EXERCISE AIM: If a line in the data holds "arbitration", copy that line out in full.

(Saved entries)

▽

$ cat src/rtl/cp0_unit.sv
// Coprocessor-0 for the pipelined MIPS core: SR, Cause, EPC and PRId registers,
// interrupt/exception arbitration against the M stage, mtc0/mfc0 access and eret.
module cp0_unit #(
    parameter logic [31:0] PRID = 32'h4255_4141
) (
    input  logic        clk,
    input  logic        reset,
    input  logic [4:0]  a1,
    input  logic [4:0]  a2,
    input  logic [31:0] din,
    input  logic        we,
    input  logic [31:0] pc,
    input  logic        bd,
    input  logic [4:0]  exccode_in,
    input  logic [5:0]  hwint,
    input  logic        exl_clr,
    output logic        intreq,
    output logic [31:0] epc,
    output logic [31:0] dout
);

    localparam logic [4:0] REG_SR    = 5'd12;
    localparam logic [4:0] REG_CAUSE = 5'd13;
    localparam logic [4:0] REG_EPC   = 5'd14;
    localparam logic [4:0] REG_PRID  = 5'd15;

    logic [5:0]  im_q,      im_d;
    logic        exl_q,     exl_d;
    logic        ie_q,      ie_d;
    logic        bd_q,      bd_d;
    logic [5:0]  ip_q,      ip_d;
    logic [4:0]  exccode_q, exccode_d;
    logic [29:0] epc_q,     epc_d;

    logic        int_pend_s;
    logic        exc_pend_s;
    logic        intreq_s;
    logic        epc_wr_s;
    logic [29:0] victim_s;
    logic        unused_pc_s;

    // Only word-aligned return addresses are kept, so the PC byte offset is dropped.
    assign unused_pc_s = ^pc[1:0];
    assign victim_s    = bd ? (pc[31:2] - 30'd1) : pc[31:2];

    // Exception/interrupt arbitration; held off entirely while reset is asserted.
    assign int_pend_s = (|(hwint & im_q)) & ie_q & ~exl_q;
    assign exc_pend_s = (exccode_in != 5'd0) & ~exl_q;
    assign intreq_s   = (int_pend_s | exc_pend_s) & reset;
    assign intreq     = intreq_s;

    // Forward a same-cycle mtc0 EPC so eret right behind it returns to the new address.
    assign epc_wr_s = we & (a2 == REG_EPC);
    assign epc      = ~reset   ? 32'd0 :
                      epc_wr_s ? {din[31:2], 2'b00} :
                                 {epc_q, 2'b00};

    // mfc0 read mux; reflects state before the current edge.
    always_comb begin
        dout = 32'd0;
        case (a1)
            REG_SR:    dout = {16'd0, im_q, 8'd0, exl_q, ie_q};
            REG_CAUSE: dout = {bd_q, 15'd0, ip_q, 3'd0, exccode_q, 2'b00};
            REG_EPC:   dout = {epc_q, 2'b00};
            REG_PRID:  dout = PRID;
            default:   dout = 32'd0;
        endcase
    end

    // Next-state: exception entry beats eret, which beats mtc0.
    always_comb begin
        im_d      = im_q;
        exl_d     = exl_q;
        ie_d      = ie_q;
        bd_d      = bd_q;
        exccode_d = exccode_q;
        epc_d     = epc_q;
        ip_d      = hwint;
        if (intreq_s) begin
            exl_d     = 1'b1;
            bd_d      = bd;
            epc_d     = victim_s;
            exccode_d = int_pend_s ? 5'd0 : exccode_in;
        end else begin
            if (we && (a2 == REG_SR)) begin
                im_d  = din[15:10];
                exl_d = din[1];
                ie_d  = din[0];
            end else begin
                im_d  = im_q;
            end
            if (epc_wr_s) begin
                epc_d = din[31:2];
            end else begin
                epc_d = epc_q;
            end
            // eret overrides any EXL value written by a concurrent mtc0.
            if (exl_clr) begin
                exl_d = 1'b0;
            end else begin
                exl_d = exl_d;
            end
        end
    end

    // CP0 state registers.
    always_ff @(posedge clk or negedge reset) begin
        if (!reset) begin
            im_q      <= 6'd0;
            exl_q     <= 1'b0;
            ie_q      <= 1'b0;
            bd_q      <= 1'b0;
            ip_q      <= 6'd0;
            exccode_q <= 5'd0;
            epc_q     <= 30'd0;
        end else begin
            im_q      <= im_d;
            exl_q     <= exl_d;
            ie_q      <= ie_d;
            bd_q      <= bd_d;
            ip_q      <= ip_d;
            exccode_q <= exccode_d;
            epc_q     <= epc_d;
        end
    end

endmodule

△

WRITTEN REPLY:
// interrupt/exception arbitration against the M stage, mtc0/mfc0 access and eret.
    // Exception/interrupt arbitration; held off entirely while reset is asserted.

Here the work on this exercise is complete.